───── Task input ─────

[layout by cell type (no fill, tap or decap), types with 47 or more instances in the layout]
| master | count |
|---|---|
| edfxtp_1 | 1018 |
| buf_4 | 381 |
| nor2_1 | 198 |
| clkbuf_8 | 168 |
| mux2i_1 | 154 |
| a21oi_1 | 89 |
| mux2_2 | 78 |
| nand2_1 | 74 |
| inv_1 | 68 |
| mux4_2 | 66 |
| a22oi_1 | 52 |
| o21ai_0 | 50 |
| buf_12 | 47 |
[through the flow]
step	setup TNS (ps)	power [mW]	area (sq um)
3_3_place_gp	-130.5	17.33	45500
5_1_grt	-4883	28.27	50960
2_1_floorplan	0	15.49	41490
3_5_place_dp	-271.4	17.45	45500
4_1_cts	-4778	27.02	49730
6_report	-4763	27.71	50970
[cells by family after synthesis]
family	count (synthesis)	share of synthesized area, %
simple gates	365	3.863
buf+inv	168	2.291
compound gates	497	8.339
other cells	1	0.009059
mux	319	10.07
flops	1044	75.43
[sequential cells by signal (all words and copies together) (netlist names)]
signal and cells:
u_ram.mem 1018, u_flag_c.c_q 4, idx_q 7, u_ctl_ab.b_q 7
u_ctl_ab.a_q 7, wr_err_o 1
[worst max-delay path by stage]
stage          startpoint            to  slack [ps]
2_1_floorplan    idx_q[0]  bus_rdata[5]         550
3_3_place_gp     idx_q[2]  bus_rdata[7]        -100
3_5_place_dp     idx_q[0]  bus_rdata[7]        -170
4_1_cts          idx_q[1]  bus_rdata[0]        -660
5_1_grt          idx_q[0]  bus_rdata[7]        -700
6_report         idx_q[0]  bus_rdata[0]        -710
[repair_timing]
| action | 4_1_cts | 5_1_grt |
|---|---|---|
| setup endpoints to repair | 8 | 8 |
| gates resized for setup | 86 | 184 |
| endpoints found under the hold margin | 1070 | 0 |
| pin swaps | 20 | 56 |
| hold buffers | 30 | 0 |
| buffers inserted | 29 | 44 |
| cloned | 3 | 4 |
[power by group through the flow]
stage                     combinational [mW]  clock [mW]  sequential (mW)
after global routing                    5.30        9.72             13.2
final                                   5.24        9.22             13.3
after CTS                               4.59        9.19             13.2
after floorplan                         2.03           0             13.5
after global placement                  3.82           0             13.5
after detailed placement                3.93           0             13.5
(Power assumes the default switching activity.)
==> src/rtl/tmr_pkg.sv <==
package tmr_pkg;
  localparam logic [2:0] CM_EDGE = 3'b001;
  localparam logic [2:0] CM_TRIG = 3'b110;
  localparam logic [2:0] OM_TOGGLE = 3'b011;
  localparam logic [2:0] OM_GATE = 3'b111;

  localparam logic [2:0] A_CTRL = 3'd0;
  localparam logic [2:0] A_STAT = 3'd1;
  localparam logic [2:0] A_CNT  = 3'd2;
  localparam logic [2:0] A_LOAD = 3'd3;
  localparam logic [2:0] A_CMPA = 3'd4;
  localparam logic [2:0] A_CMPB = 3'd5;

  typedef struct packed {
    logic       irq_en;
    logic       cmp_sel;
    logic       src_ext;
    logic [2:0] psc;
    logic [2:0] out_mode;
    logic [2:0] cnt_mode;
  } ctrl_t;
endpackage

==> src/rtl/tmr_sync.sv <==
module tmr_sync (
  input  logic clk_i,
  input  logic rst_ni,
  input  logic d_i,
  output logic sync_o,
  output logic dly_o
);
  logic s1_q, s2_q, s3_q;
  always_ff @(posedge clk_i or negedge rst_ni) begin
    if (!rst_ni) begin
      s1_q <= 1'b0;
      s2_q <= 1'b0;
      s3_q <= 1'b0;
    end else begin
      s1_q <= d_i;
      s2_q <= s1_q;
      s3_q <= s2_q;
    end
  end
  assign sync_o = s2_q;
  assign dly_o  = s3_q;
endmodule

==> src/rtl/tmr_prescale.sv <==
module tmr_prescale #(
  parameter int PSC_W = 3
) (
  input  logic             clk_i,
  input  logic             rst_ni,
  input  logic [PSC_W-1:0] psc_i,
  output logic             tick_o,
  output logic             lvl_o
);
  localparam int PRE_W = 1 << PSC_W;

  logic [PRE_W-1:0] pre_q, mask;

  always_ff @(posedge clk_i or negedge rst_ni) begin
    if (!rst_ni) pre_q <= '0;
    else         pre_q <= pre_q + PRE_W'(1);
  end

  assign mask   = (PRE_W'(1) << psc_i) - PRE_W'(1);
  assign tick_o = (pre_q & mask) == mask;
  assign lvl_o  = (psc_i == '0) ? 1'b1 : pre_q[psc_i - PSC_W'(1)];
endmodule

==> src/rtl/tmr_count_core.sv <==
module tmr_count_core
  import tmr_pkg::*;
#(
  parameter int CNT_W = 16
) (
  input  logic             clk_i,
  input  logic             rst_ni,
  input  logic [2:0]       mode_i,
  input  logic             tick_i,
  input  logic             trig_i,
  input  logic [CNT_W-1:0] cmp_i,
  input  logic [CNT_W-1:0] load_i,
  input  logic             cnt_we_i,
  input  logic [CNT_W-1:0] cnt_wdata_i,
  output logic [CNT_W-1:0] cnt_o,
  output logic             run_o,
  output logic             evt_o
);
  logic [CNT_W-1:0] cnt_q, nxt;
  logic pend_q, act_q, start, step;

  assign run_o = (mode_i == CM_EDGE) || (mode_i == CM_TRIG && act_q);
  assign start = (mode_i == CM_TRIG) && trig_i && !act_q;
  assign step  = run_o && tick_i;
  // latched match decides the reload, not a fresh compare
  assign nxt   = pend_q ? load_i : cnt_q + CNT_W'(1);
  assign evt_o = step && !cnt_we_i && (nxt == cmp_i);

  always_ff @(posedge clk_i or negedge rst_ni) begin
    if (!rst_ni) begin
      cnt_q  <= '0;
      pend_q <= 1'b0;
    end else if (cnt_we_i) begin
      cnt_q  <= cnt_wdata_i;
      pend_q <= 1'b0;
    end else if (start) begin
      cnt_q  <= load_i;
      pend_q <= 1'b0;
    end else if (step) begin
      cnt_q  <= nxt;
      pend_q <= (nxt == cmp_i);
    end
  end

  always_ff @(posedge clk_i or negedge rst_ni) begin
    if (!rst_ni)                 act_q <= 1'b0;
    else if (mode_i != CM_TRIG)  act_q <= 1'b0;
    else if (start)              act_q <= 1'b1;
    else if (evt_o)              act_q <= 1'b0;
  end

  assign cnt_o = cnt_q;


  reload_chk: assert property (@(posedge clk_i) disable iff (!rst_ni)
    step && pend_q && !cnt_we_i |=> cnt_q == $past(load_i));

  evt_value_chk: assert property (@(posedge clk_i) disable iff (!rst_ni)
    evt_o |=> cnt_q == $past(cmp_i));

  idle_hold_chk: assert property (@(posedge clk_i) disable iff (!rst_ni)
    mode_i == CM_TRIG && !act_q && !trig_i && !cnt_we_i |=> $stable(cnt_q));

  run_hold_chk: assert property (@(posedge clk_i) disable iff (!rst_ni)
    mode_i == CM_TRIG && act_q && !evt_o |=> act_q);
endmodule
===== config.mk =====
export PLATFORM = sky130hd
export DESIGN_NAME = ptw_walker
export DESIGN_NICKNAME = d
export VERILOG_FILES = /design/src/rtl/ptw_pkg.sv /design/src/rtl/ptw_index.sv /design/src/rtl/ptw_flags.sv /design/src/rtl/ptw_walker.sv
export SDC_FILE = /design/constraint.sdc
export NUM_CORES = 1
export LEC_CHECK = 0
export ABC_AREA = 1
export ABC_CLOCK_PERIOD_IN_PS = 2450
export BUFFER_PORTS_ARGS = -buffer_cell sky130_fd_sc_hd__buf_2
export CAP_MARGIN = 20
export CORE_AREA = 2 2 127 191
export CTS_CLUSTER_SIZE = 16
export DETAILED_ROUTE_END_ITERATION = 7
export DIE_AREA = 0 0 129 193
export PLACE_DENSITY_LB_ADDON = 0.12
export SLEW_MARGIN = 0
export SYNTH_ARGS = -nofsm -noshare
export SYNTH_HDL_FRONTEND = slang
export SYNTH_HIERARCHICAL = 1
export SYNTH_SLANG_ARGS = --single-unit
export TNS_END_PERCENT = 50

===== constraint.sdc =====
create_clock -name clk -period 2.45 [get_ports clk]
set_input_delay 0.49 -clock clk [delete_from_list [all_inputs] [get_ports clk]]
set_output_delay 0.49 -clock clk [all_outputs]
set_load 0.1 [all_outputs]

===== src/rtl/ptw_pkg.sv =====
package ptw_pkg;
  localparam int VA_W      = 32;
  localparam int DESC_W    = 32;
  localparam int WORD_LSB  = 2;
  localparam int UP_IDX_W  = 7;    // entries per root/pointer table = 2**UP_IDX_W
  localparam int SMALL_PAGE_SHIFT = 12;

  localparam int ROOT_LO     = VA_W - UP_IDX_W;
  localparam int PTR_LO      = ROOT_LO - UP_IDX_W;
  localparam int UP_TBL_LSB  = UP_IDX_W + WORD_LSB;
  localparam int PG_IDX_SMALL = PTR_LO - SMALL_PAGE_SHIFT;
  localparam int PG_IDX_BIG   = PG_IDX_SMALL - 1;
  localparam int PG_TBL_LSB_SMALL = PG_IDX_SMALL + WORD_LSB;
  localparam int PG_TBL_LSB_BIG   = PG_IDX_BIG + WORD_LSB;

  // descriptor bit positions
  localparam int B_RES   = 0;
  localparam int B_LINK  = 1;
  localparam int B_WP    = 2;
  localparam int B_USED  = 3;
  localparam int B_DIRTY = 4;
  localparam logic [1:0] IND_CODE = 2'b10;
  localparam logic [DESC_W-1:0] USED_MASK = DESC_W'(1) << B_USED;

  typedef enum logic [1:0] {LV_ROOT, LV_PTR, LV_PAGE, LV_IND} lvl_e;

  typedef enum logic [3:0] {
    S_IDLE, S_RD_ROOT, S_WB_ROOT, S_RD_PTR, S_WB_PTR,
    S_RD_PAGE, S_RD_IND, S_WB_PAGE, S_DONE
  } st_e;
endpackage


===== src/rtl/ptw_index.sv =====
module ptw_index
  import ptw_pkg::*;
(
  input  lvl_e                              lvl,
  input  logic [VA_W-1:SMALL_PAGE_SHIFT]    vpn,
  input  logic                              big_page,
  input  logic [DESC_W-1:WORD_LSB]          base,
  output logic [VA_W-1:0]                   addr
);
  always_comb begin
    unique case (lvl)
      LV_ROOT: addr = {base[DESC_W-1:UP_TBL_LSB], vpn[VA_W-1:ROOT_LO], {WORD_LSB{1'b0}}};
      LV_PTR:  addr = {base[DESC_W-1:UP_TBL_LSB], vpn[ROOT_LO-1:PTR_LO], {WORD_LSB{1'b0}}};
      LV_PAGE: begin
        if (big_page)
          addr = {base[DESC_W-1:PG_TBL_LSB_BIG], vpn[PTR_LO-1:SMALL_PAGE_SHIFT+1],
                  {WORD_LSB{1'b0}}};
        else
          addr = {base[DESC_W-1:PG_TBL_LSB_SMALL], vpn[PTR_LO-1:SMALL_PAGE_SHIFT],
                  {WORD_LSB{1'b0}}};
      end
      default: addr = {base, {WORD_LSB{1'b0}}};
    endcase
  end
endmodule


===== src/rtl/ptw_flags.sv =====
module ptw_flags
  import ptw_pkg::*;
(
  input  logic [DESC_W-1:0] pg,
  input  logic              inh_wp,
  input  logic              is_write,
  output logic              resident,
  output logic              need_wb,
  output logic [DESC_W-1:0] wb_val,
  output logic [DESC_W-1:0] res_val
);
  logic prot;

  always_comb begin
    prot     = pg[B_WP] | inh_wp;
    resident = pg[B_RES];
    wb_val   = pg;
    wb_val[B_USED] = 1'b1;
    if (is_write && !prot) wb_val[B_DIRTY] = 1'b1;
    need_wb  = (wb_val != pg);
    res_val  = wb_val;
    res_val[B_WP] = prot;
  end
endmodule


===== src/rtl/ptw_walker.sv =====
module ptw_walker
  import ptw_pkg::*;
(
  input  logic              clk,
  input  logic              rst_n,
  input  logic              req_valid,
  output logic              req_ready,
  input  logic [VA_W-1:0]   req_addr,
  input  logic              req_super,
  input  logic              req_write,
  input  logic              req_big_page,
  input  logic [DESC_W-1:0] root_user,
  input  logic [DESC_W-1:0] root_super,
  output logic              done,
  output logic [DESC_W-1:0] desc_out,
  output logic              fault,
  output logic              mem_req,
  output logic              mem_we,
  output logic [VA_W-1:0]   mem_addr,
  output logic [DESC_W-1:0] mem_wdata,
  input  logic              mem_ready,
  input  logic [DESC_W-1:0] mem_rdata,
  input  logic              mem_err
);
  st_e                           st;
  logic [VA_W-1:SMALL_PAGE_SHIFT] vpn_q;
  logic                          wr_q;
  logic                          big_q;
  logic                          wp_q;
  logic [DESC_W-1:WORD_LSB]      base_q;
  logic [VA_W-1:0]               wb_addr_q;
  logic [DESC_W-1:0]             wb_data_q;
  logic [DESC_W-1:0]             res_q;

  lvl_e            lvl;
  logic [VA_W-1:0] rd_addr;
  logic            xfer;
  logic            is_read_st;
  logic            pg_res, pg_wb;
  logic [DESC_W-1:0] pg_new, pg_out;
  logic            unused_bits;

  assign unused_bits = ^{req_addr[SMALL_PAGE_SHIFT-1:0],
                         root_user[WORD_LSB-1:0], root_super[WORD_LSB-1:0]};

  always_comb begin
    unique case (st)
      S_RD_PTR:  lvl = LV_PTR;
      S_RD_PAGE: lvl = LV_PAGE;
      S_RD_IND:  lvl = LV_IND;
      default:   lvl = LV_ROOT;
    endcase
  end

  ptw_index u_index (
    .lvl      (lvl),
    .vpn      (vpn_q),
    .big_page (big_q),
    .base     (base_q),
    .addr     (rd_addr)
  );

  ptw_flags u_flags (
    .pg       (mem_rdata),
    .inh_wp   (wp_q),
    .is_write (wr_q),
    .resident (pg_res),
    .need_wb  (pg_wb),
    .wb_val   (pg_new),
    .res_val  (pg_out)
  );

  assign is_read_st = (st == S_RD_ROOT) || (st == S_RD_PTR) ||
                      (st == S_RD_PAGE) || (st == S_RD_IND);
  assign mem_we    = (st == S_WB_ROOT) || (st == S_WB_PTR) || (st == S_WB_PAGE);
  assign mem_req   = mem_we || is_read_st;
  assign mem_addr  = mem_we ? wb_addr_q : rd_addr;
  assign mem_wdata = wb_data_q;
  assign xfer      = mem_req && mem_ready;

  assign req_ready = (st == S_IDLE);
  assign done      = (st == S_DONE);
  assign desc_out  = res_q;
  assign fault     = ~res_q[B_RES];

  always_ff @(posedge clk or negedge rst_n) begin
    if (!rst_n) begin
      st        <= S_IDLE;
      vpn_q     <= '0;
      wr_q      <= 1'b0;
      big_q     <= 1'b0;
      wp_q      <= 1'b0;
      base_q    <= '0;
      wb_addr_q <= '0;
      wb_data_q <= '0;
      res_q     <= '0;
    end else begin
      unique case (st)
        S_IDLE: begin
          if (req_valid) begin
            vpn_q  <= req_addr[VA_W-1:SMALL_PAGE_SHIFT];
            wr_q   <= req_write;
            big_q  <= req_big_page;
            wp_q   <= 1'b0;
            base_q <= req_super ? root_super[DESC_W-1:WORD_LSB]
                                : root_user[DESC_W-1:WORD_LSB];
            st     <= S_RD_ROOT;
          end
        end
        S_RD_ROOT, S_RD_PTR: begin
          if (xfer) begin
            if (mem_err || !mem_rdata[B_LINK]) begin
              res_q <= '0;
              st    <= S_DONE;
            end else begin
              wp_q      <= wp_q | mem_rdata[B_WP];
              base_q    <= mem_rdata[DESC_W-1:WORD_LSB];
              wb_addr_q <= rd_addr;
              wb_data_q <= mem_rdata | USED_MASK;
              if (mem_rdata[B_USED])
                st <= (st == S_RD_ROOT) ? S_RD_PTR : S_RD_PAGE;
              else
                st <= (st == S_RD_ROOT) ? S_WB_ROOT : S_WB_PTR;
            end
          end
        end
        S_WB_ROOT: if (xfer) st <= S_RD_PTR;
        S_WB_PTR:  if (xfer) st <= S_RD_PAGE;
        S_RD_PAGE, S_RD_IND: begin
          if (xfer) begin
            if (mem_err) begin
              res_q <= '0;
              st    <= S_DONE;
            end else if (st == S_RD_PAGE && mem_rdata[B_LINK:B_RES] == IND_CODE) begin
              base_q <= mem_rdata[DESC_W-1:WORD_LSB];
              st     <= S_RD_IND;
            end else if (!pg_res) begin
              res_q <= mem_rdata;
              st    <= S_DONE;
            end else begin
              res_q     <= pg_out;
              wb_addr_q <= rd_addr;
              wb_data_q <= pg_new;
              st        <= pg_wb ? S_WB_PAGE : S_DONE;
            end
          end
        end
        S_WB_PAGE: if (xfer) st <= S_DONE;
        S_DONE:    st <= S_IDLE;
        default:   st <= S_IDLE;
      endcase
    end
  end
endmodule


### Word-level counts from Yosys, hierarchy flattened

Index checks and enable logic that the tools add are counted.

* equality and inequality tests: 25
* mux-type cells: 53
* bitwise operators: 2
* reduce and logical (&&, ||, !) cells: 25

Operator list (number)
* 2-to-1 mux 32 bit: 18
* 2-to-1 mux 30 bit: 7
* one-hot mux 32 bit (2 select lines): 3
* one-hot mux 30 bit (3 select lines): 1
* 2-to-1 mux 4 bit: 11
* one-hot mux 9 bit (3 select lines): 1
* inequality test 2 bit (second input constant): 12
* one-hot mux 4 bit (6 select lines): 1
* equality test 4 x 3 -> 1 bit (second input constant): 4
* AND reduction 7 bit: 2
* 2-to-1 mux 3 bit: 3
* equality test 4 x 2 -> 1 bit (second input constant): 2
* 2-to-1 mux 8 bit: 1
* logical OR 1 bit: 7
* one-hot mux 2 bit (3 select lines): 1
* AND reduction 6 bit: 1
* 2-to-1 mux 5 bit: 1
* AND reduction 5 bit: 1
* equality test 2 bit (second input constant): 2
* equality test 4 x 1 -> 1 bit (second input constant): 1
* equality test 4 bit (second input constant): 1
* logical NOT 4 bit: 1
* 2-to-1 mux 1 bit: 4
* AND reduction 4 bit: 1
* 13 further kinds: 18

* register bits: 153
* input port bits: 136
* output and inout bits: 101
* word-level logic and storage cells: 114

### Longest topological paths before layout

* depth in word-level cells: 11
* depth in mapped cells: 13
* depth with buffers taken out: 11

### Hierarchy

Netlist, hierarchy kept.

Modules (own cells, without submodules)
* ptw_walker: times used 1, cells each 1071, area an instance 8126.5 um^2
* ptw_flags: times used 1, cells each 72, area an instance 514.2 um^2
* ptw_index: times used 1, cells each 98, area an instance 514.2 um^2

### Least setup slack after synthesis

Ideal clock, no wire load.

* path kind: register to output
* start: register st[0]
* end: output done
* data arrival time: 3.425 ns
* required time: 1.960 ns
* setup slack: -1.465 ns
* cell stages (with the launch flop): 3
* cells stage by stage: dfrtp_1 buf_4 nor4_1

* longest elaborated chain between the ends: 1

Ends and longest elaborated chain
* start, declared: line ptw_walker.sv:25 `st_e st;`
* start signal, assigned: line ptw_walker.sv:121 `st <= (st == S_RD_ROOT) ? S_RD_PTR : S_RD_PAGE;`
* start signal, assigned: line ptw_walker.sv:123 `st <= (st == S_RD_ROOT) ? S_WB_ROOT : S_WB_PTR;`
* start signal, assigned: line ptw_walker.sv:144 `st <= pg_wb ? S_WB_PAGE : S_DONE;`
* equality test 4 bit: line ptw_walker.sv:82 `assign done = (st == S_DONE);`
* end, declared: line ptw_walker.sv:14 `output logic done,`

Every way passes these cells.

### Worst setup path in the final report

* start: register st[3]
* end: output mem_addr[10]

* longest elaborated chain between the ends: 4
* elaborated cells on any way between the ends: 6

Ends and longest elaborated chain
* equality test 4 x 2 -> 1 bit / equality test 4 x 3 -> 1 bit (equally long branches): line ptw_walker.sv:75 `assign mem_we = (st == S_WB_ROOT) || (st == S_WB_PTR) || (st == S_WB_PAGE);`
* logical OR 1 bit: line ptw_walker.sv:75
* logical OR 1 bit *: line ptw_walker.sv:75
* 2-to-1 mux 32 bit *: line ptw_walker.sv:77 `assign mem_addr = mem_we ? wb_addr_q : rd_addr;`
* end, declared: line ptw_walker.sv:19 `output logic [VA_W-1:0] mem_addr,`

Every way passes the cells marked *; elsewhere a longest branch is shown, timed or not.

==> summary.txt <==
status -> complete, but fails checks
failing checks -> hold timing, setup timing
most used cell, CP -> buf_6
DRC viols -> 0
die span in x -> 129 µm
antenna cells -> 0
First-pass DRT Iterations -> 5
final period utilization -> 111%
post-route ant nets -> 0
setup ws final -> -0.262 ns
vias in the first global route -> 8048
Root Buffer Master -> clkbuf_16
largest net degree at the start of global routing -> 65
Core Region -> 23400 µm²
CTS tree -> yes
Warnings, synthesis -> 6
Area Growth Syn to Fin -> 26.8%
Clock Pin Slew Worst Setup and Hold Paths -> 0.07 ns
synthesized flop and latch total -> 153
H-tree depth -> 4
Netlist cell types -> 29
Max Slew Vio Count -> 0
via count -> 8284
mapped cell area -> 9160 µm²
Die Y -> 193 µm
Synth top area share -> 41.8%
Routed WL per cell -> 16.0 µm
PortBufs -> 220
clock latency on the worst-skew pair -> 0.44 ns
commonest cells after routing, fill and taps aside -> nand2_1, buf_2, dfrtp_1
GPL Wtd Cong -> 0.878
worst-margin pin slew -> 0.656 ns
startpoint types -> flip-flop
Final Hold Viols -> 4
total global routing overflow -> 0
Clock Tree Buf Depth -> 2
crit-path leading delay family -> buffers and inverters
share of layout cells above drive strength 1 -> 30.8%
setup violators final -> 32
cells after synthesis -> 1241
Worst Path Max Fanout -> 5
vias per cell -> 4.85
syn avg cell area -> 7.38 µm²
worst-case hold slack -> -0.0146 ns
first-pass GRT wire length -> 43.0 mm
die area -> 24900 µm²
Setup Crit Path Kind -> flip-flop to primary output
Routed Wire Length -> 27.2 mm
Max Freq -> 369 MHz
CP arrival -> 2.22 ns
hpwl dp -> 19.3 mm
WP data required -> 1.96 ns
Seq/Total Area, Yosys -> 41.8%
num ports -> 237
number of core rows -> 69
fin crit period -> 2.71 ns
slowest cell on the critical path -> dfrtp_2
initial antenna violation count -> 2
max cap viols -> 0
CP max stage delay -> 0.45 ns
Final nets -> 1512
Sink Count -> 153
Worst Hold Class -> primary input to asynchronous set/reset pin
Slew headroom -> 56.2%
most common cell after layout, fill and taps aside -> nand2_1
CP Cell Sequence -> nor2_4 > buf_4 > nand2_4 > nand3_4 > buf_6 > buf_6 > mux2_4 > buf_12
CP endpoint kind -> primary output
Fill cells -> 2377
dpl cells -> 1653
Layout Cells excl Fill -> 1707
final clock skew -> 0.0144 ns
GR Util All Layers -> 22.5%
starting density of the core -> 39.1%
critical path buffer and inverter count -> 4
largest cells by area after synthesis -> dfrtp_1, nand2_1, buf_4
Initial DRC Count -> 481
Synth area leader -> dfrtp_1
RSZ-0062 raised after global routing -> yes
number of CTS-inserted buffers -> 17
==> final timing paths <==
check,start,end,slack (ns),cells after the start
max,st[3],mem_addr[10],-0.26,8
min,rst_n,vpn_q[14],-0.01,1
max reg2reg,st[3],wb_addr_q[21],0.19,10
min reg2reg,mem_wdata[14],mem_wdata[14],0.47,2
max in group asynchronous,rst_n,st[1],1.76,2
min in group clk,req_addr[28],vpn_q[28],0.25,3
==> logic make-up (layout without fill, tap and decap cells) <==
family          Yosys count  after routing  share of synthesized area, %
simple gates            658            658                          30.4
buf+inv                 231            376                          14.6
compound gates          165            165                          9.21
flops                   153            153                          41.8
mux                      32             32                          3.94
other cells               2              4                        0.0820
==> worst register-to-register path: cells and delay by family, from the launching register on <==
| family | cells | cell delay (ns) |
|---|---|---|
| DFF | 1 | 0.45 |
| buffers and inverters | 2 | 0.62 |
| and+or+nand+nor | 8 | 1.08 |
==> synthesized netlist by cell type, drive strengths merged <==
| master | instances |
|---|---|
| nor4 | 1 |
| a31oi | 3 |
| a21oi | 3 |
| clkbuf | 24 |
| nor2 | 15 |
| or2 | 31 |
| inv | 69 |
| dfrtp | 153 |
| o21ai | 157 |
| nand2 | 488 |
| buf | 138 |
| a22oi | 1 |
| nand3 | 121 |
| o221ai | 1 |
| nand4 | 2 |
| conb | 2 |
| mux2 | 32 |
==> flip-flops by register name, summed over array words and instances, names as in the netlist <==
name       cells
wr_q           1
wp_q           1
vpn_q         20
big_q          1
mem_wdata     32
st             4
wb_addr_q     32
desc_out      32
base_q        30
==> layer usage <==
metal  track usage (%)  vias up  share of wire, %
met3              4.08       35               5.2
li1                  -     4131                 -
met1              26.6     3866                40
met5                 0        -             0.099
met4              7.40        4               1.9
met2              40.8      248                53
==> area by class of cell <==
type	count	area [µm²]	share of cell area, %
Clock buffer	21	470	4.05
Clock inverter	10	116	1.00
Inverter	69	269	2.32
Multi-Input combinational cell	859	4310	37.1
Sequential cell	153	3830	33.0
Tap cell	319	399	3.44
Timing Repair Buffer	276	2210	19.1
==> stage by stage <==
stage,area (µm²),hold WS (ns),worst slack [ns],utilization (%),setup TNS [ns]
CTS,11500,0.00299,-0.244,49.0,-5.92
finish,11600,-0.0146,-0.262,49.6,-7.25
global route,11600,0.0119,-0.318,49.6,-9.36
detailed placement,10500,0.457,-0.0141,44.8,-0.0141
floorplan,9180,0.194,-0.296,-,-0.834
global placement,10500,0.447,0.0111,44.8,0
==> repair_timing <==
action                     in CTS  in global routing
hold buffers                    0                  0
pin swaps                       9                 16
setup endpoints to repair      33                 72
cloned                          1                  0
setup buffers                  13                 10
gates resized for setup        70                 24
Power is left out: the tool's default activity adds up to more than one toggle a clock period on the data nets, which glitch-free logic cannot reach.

─────

**Task brief**
Starting at the line above that holds "export CORE_AREA = 2 2 127 191" and ending at the line that holds "export SYNTH_HIERARCHICAL = 1", transcribe each line exactly and include no other lines.

**Result**
export CORE_AREA = 2 2 127 191
export CTS_CLUSTER_SIZE = 16
export DETAILED_ROUTE_END_ITERATION = 7
export DIE_AREA = 0 0 129 193
export PLACE_DENSITY_LB_ADDON = 0.12
export SLEW_MARGIN = 0
export SYNTH_ARGS = -nofsm -noshare
export SYNTH_HDL_FRONTEND = slang
export SYNTH_HIERARCHICAL = 1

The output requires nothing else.